CVE-2025-26492: 
JetBrains TeamCity vulnerability analysis and mitigation

In JetBrains TeamCity before version 2024.12.2, a high-severity vulnerability was identified where improper Kubernetes connection settings could expose sensitive resources. The vulnerability was discovered and disclosed on February 11, 2025, and was assigned CVE-2025-26492. This security issue affects JetBrains TeamCity installations that have not been updated to version 2024.12.2 (JetBrains Security, NVD).

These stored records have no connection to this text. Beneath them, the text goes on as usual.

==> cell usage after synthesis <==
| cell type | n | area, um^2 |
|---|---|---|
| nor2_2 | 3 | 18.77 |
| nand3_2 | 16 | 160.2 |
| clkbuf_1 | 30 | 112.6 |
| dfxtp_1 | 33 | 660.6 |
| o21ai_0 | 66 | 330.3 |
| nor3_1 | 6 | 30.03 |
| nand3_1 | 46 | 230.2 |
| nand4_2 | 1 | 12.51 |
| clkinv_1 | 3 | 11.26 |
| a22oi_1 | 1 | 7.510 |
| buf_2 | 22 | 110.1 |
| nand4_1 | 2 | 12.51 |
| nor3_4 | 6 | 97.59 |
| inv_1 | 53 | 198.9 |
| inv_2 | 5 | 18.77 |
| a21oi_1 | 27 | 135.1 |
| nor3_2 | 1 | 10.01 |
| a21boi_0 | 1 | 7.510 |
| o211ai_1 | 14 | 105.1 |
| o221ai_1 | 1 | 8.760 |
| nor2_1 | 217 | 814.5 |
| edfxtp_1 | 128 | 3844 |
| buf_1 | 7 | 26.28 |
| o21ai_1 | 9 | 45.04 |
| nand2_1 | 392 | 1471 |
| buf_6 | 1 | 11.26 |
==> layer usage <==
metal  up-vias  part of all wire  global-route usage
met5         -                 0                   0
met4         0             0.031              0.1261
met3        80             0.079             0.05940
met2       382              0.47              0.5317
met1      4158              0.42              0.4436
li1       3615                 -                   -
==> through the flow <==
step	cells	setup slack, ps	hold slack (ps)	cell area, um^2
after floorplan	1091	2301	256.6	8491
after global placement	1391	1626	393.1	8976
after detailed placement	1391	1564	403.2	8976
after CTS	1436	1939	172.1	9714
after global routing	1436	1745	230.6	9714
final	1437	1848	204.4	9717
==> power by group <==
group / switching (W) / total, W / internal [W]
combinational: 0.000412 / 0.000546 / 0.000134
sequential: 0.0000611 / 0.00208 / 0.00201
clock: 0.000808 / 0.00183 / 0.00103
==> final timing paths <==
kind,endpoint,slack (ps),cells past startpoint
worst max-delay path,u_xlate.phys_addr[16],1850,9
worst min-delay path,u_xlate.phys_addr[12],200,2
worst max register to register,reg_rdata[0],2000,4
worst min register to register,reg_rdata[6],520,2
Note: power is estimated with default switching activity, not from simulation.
--- src/rtl/btb_pkg.sv ---
package btb_pkg;

  typedef enum logic [1:0] {
    BK_COND  = 2'd0,
    BK_CALL  = 2'd1,
    BK_JUMP  = 2'd2,
    BK_OTHER = 2'd3
  } br_kind_e;

  localparam logic [1:0] CTR_MIN    = 2'd0;
  localparam logic [1:0] CTR_WEAK_T = 2'd2;
  localparam logic [1:0] CTR_MAX    = 2'd3;

  // saturating step of a direction counter
  function automatic logic [1:0] ctr_step(input logic [1:0] c, input logic taken);
    logic [1:0] n;
    if (taken) n = (c == CTR_MAX) ? c : c + 2'd1;
    else       n = (c == CTR_MIN) ? c : c - 2'd1;
    return n;
  endfunction

endpackage

--- src/rtl/btb_match.sv ---
module btb_match #(
  parameter int ENTRIES = 16,
  parameter int AW      = 32,
  parameter int IW      = 4
) (
  input  logic [ENTRIES-1:0]         vld,
  input  logic [ENTRIES-1:0][AW-1:0] tags,
  input  logic [AW-1:0]              key,
  output logic [ENTRIES-1:0]         match,
  output logic                       any,
  output logic [IW-1:0]              idx
);

  for (genvar g = 0; g < ENTRIES; g++) begin : g_cmp
    assign match[g] = vld[g] && (tags[g] == key);
  end

  assign any = |match;

  always_comb begin
    idx = '0;
    for (int i = 0; i < ENTRIES; i++)
      if (match[i]) idx = idx | IW'(i);
  end

endmodule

The vulnerability has been classified under CWE-522 (Insufficiently Protected Credentials). According to the CVSS 3.1 scoring system, it received a base score of 7.7 (HIGH) with the following vector: CVSS:3.1/AV:N/AC:H/PR:H/UI:N/S:C/C:H/I:H/A:N. This indicates that while the vulnerability requires high privileges and has high attack complexity, it can potentially lead to significant confidentiality and integrity impacts (JetBrains Security).

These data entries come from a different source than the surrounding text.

### src/rtl/pwm_timer_pkg.sv
package pwm_timer_pkg;

   typedef enum logic [1:0] {
      KIND_FREE  = 2'd0,
      KIND_CLEAR = 2'd1,
      KIND_SLOPE = 2'd2
   } run_kind_e;

   typedef enum logic [2:0] {
      TSEL_MAX  = 3'd0,
      TSEL_8B   = 3'd1,
      TSEL_9B   = 3'd2,
      TSEL_10B  = 3'd3,
      TSEL_CMPA = 3'd4,
      TSEL_CAPT = 3'd5
   } top_sel_e;

   typedef struct packed {
      run_kind_e kind;
      top_sel_e  tsel;
   } mode_cfg_t;

   localparam int FLAG_OVF  = 0;
   localparam int FLAG_CMPA = 1;
   localparam int FLAG_CAPT = 2;
   localparam int NUM_FLAGS = 3;
   localparam int NUM_CMP   = 2;

   function automatic mode_cfg_t decode_mode(input logic [3:0] code);
      mode_cfg_t c;
      case (code)
         4'h4:    c = '{kind: KIND_CLEAR, tsel: TSEL_CMPA};
         4'hC:    c = '{kind: KIND_CLEAR, tsel: TSEL_CAPT};
         4'h5:    c = '{kind: KIND_SLOPE, tsel: TSEL_8B};
         4'h6:    c = '{kind: KIND_SLOPE, tsel: TSEL_9B};
         4'h7:    c = '{kind: KIND_SLOPE, tsel: TSEL_10B};
         4'hE:    c = '{kind: KIND_SLOPE, tsel: TSEL_CAPT};
         4'hF:    c = '{kind: KIND_SLOPE, tsel: TSEL_CMPA};
         default: c = '{kind: KIND_FREE,  tsel: TSEL_MAX};
      endcase
      return c;
   endfunction

endpackage

### src/rtl/pwm_mode_decode.sv
module pwm_mode_decode
   import pwm_timer_pkg::*;
#(
   parameter int CNT_W = 16
) (
   input  logic [3:0]       mode_code,
   input  logic [CNT_W-1:0] cmpa_val,
   input  logic [CNT_W-1:0] capt_val,
   output run_kind_e        kind,
   output top_sel_e         tsel,
   output logic [CNT_W-1:0] top_val,
   output logic [CNT_W-1:0] wr_mask
);

   localparam logic [CNT_W-1:0] ALL_ONES = '1;
   localparam logic [CNT_W-1:0] TOP_8B   = CNT_W'(32'h0000_00FF);
   localparam logic [CNT_W-1:0] TOP_9B   = CNT_W'(32'h0000_01FF);
   localparam logic [CNT_W-1:0] TOP_10B  = CNT_W'(32'h0000_03FF);

   mode_cfg_t cfg;
   logic      fixed_top;

   assign cfg  = decode_mode(mode_code);
   assign kind = cfg.kind;
   assign tsel = cfg.tsel;

   always_comb begin
      fixed_top = 1'b0;
      case (cfg.tsel)
         TSEL_8B:   begin top_val = TOP_8B;  fixed_top = 1'b1; end
         TSEL_9B:   begin top_val = TOP_9B;  fixed_top = 1'b1; end
         TSEL_10B:  begin top_val = TOP_10B; fixed_top = 1'b1; end
         TSEL_CMPA: top_val = cmpa_val;
         TSEL_CAPT: top_val = capt_val;
         default:   top_val = ALL_ONES;
      endcase
      wr_mask = fixed_top ? top_val : ALL_ONES;
   end

endmodule

### src/rtl/pwm_compare_bank.sv
module pwm_compare_bank #(
   parameter int CNT_W = 16,
   parameter bit BUF_A = 1'b1
) (
   input  logic             clk,
   input  logic             rst_n,
   input  logic             slope_mode,
   input  logic [CNT_W-1:0] wr_mask,
   input  logic             reload,
   input  logic             a_wr,
   input  logic [CNT_W-1:0] a_data,
   input  logic             b_wr,
   input  logic [CNT_W-1:0] b_data,
   input  logic             c_wr,
   input  logic [CNT_W-1:0] c_data,
   output logic [CNT_W-1:0] a_act,
   output logic [CNT_W-1:0] b_q,
   output logic [CNT_W-1:0] c_q
);

   logic [CNT_W-1:0] a_val;
   logic [CNT_W-1:0] b_val;

   assign a_val = a_data & wr_mask;
   assign b_val = b_data & wr_mask;

   generate
      if (BUF_A) begin : g_buffered
         logic [CNT_W-1:0] a_buf;

         always_ff @(posedge clk or negedge rst_n) begin
            if (!rst_n)    a_buf <= '0;
            else if (a_wr) a_buf <= a_val;
         end

         always_ff @(posedge clk or negedge rst_n) begin
            if (!rst_n)                   a_act <= '0;
            else if (a_wr && !slope_mode) a_act <= a_val;
            else if (reload)              a_act <= a_buf;
         end
      end else begin : g_direct
         always_ff @(posedge clk or negedge rst_n) begin
            if (!rst_n)    a_act <= '0;
            else if (a_wr) a_act <= a_val;
         end
      end
   endgenerate

   always_ff @(posedge clk or negedge rst_n) begin
      if (!rst_n)    b_q <= '0;
      else if (b_wr) b_q <= b_val;
   end

   always_ff @(posedge clk or negedge rst_n) begin
      if (!rst_n)    c_q <= '0;
      else if (c_wr) c_q <= c_data;
   end

endmodule

### src/rtl/pwm_count_core.sv
module pwm_count_core #(
   parameter int CNT_W = 16
) (
   input  logic             clk,
   input  logic             rst_n,
   input  logic             tick_en,
   input  logic             load,
   input  logic [CNT_W-1:0] load_val,
   input  logic             clear_at_top,
   input  logic [CNT_W-1:0] top_val,
   output logic [CNT_W-1:0] cnt,
   output logic             adv,
   output logic             top_hit,
   output logic             max_hit
);

   localparam logic [CNT_W-1:0] CNT_MAX = '1;
   localparam logic [CNT_W-1:0] CNT_ONE = CNT_W'(1);

   logic [CNT_W-1:0] cnt_next;

   assign adv     = tick_en & ~load;
   assign top_hit = adv & (cnt == top_val);
   assign max_hit = adv & (cnt == CNT_MAX);

   always_comb begin
      if (load)                         cnt_next = load_val;
      else if (!tick_en)                cnt_next = cnt;
      else if (clear_at_top && top_hit) cnt_next = '0;
      else                              cnt_next = cnt + CNT_ONE;
   end

   always_ff @(posedge clk or negedge rst_n) begin
      if (!rst_n) cnt <= '0;
      else        cnt <= cnt_next;
   end

endmodule

### src/rtl/pwm_event_flags.sv
module pwm_event_flags #(
   parameter int N = 3
) (
   input  logic         clk,
   input  logic         rst_n,
   input  logic [N-1:0] set_ev,
   input  logic [N-1:0] clr_req,
   output logic [N-1:0] flag_q
);

   generate
      for (genvar i = 0; i < N; i++) begin : g_flag
         always_ff @(posedge clk or negedge rst_n) begin
            if (!rst_n)          flag_q[i] <= 1'b0;
            else if (set_ev[i])  flag_q[i] <= 1'b1;
            else if (clr_req[i]) flag_q[i] <= 1'b0;
         end
      end
   endgenerate

endmodule

### src/rtl/pwm_timer16.sv
module pwm_timer16
   import pwm_timer_pkg::*;
#(
   parameter int CNT_W = 16,
   parameter bit BUF_A = 1'b1
) (
   input  logic             clk,
   input  logic             rst_n,
   input  logic             tick_en,
   input  logic [3:0]       mode_sel,
   input  logic             cnt_wr,
   input  logic [CNT_W-1:0] cnt_wdata,
   input  logic             cmpa_wr,
   input  logic [CNT_W-1:0] cmpa_wdata,
   input  logic             cmpb_wr,
   input  logic [CNT_W-1:0] cmpb_wdata,
   input  logic             capt_wr,
   input  logic [CNT_W-1:0] capt_wdata,
   input  logic [2:0]       flag_clr,
   output logic [CNT_W-1:0] count,
   output logic [CNT_W-1:0] cmp_a_q,
   output logic [CNT_W-1:0] cmp_b_q,
   output logic             match_a,
   output logic             match_b,
   output logic             bottom,
   output logic [2:0]       flags
);

   generate
      if (CNT_W < 10 || CNT_W > 32) begin : g_bad_width
         $error("pwm_timer16: CNT_W must lie in 10..32");
      end
      if (NUM_FLAGS != 3) begin : g_bad_flags
         $error("pwm_timer16: flag vector width mismatch");
      end
   endgenerate

   run_kind_e        kind;
   top_sel_e         tsel;
   logic [CNT_W-1:0] top_val;
   logic [CNT_W-1:0] wr_mask;
   logic [CNT_W-1:0] capt_q;
   logic             adv;
   logic             top_hit;
   logic             max_hit;
   logic             slope_mode;
   logic             reload;
   logic [NUM_CMP-1:0]   cmp_hit;
   logic [CNT_W-1:0]     cmp_val [NUM_CMP];
   logic [NUM_FLAGS-1:0] flag_set;

   pwm_mode_decode #(.CNT_W(CNT_W)) u_dec (
      .mode_code (mode_sel),
      .cmpa_val  (cmp_a_q),
      .capt_val  (capt_q),
      .kind      (kind),
      .tsel      (tsel),
      .top_val   (top_val),
      .wr_mask   (wr_mask)
   );

   assign slope_mode = (kind == KIND_SLOPE);
   assign reload     = top_hit & slope_mode;

   pwm_compare_bank #(.CNT_W(CNT_W), .BUF_A(BUF_A)) u_cmp (
      .clk        (clk),
      .rst_n      (rst_n),
      .slope_mode (slope_mode),
      .wr_mask    (wr_mask),
      .reload     (reload),
      .a_wr       (cmpa_wr),
      .a_data     (cmpa_wdata),
      .b_wr       (cmpb_wr),
      .b_data     (cmpb_wdata),
      .c_wr       (capt_wr),
      .c_data     (capt_wdata),
      .a_act      (cmp_a_q),
      .b_q        (cmp_b_q),
      .c_q        (capt_q)
   );

   pwm_count_core #(.CNT_W(CNT_W)) u_core (
      .clk          (clk),
      .rst_n        (rst_n),
      .tick_en      (tick_en),
      .load         (cnt_wr),
      .load_val     (cnt_wdata),
      .clear_at_top (kind != KIND_FREE),
      .top_val      (top_val),
      .cnt          (count),
      .adv          (adv),
      .top_hit      (top_hit),
      .max_hit      (max_hit)
   );

   assign cmp_val[0] = cmp_a_q;
   assign cmp_val[1] = cmp_b_q;

   generate
      for (genvar c = 0; c < NUM_CMP; c++) begin : g_match
         assign cmp_hit[c] = adv & (count == cmp_val[c]);
      end
   endgenerate

   assign match_a = cmp_hit[0];
   assign match_b = cmp_hit[1];
   assign bottom  = adv & (count == '0);

   assign flag_set[FLAG_OVF]  = slope_mode ? top_hit : max_hit;
   assign flag_set[FLAG_CMPA] = cmp_hit[0];
   assign flag_set[FLAG_CAPT] = top_hit & (tsel == TSEL_CAPT);

   pwm_event_flags #(.N(NUM_FLAGS)) u_flags (
      .clk     (clk),
      .rst_n   (rst_n),
      .set_ev  (flag_set),
      .clr_req (flag_clr),
      .flag_q  (flags)
   );

endmodule

### config.mk
export PLATFORM = sky130hd
export DESIGN_NAME = pwm_timer16
export DESIGN_NICKNAME = d
export VERILOG_FILES = /design/src/rtl/pwm_timer_pkg.sv /design/src/rtl/pwm_mode_decode.sv /design/src/rtl/pwm_compare_bank.sv /design/src/rtl/pwm_count_core.sv /design/src/rtl/pwm_event_flags.sv /design/src/rtl/pwm_timer16.sv
export SDC_FILE = /design/constraint.sdc
export NUM_CORES = 1
export LEC_CHECK = 0
export BUFFER_PORTS_ARGS = -buffer_cell sky130_fd_sc_hd__buf_2
export CORE_UTILIZATION = 40
export CTS_CLUSTER_SIZE = 20
export DETAILED_ROUTE_END_ITERATION = 16
export HOLD_SLACK_MARGIN = 0.12
export SETUP_SLACK_MARGIN = 0.5
export SLEW_MARGIN = 20
export SYNTH_ARGS = -nofsm -noshare
export SYNTH_HDL_FRONTEND = slang
export SYNTH_SLANG_ARGS = --single-unit
### constraint.sdc
create_clock -name clk -period 6.3 [get_ports clk]
set_input_delay 1.89 -clock clk [delete_from_list [all_inputs] [get_ports clk]]
set_output_delay 1.89 -clock clk [all_outputs]
set_load 0.005 [all_outputs]
==> flow_summary.yaml, run 1 <==
critical_path:
  crit_type: "in -> out"
  crit_path_max_incr_delay_ns: 0.53
  cp_num_buf_inv: 2
  worstPathMaxFanout: 43
  cp-startpoint: "cnt_wr"
  crit_path_frequent_cell: "buf_2"
  worstPathCellList: "buf_2 > nand2b_1 > nor2_1 > nand3_1 > nor4_1 > buf_2"
  worstPathArrival_ns: 3.59
  cp_slowest_cell: "nand2b_1"
  critical_path.top_delay_family: "simple AND/OR/NAND/NOR gates"
  cp-start-kind: "primary input"
  r2r_start: "u_core.cnt[0]"
  cp-end-kind: "output pin"
  crit_required_ns: 4.41
synth:
  synth_edf_count: 0
  synth_fp_nets: 625
  synth-xor-area-share: 0.0686
  syn_area_per_cell_um2: 9.38
  ys_seq_area_frac: 0.406
  synth_top_family_by_area: "simple AND/OR/NAND/NOR gates"
  post_synth_fa_ha_maj_area_fraction: 0.00490
  synthMuxAreaShare: 0.0862
  yosys.area_share.simple: 0.199
  syn_area_um2: 5110
  ys_seq_elements: 83
  yosysWarnings: 0
  ys.flop_type: "dfrtp_1"
  synthCells: 545
  synth_cell_type_count: 61
  synth_compound_area_frac: 0.166
  async_flop_share: 1.00
floorplanning:
  rows: 40
  ios: 132
  core_um2: 12200
  die-area_um2: 13200
  start_util: 0.418
  die_y_um: 115
  die_w_um: 115
timing:
  fmax_mhz: 182
  min_period_ns: 5.48
  worst_slew_pin_slew_ns: 0.791
  rsz0062_at_grt: "no"
  hold_viol: 0
  fin_crit_sh: 0.870
  finClkSkew_ns: 0.00939
  setup_viol: 0
  drv_slew: 0
  slew_headroom: 0.472
  tns_ns: 0
pwr:
  p_total_mw: 1.57
  vdd_drop_max_mv: 0.137
  p_leak_nw: 2.70
  power_density_nw_per_um2: 257
min_path:
  min_from: "u_flags.flag_q[1]"
  hp-class: "reg -> reg"
layout:
  final_common_cell: "buf_2"
  fill_cells: 1213
  drive_gt1_frac: 0.313
  diodes: 0
  final_cell_mix: "buf_2, dfrtp_1, xor2_1"
  fin_nets: 721
  layout.cells.non_filler: 814
  area.growth.synth_to_final_pct: 19.3
grt:
  grt_pass1_wl_um: 24100
  grt_antenna_before_repair: 0
  grt_max_degree: 56
  grt_overflow_total: 0
  grt_pass1_vias: 4430
  grt.total_usage: 0.243
place:
  portBuffers: 131
  finalWeightedCongestion: 0.845
  dp.final_hpwl_um: 10900
  dpl.cell_count: 798
flow_run:
  maxCapViolations: 0
detailed_routing:
  drt_wl_total_um: 15300
  drt_iter0_drc: 370
  antenna_left: 0
  viasPerCell: 5.61
  dr_total_vias: 4570
  drtPass1Iterations: 5
  wl_per_cell_um: 18.8
  drc: 0
cts:
  cts_resized: 0
  holdBufCountCts: 0
  cts.sinks: 83
  cts_tree: "yes"
  cts.htree.levels: 3
  clockBufferDepth: 2
  clk_latency_ns: 0.35
  cts_setup_buffers: 0
  cts_made_buffers: 9
  clkSlewWorstSetupHoldPaths_ns: 0.06
  ctsRootBufferMaster: "clkbuf_16"
status:
  status: "finished, final reports clean"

The vulnerability could result in the exposure of sensitive resources through improper Kubernetes connection settings. Given the CVSS scoring, the impact primarily affects confidentiality and integrity of the system, with no direct impact on availability. The high severity rating suggests that exposed resources could be critical to system security (NVD).

The primary mitigation is to upgrade TeamCity to version 2024.12.2 or later, which contains the fix for this vulnerability. JetBrains has addressed the issue in this release, making it the recommended solution for affected installations (JetBrains Security).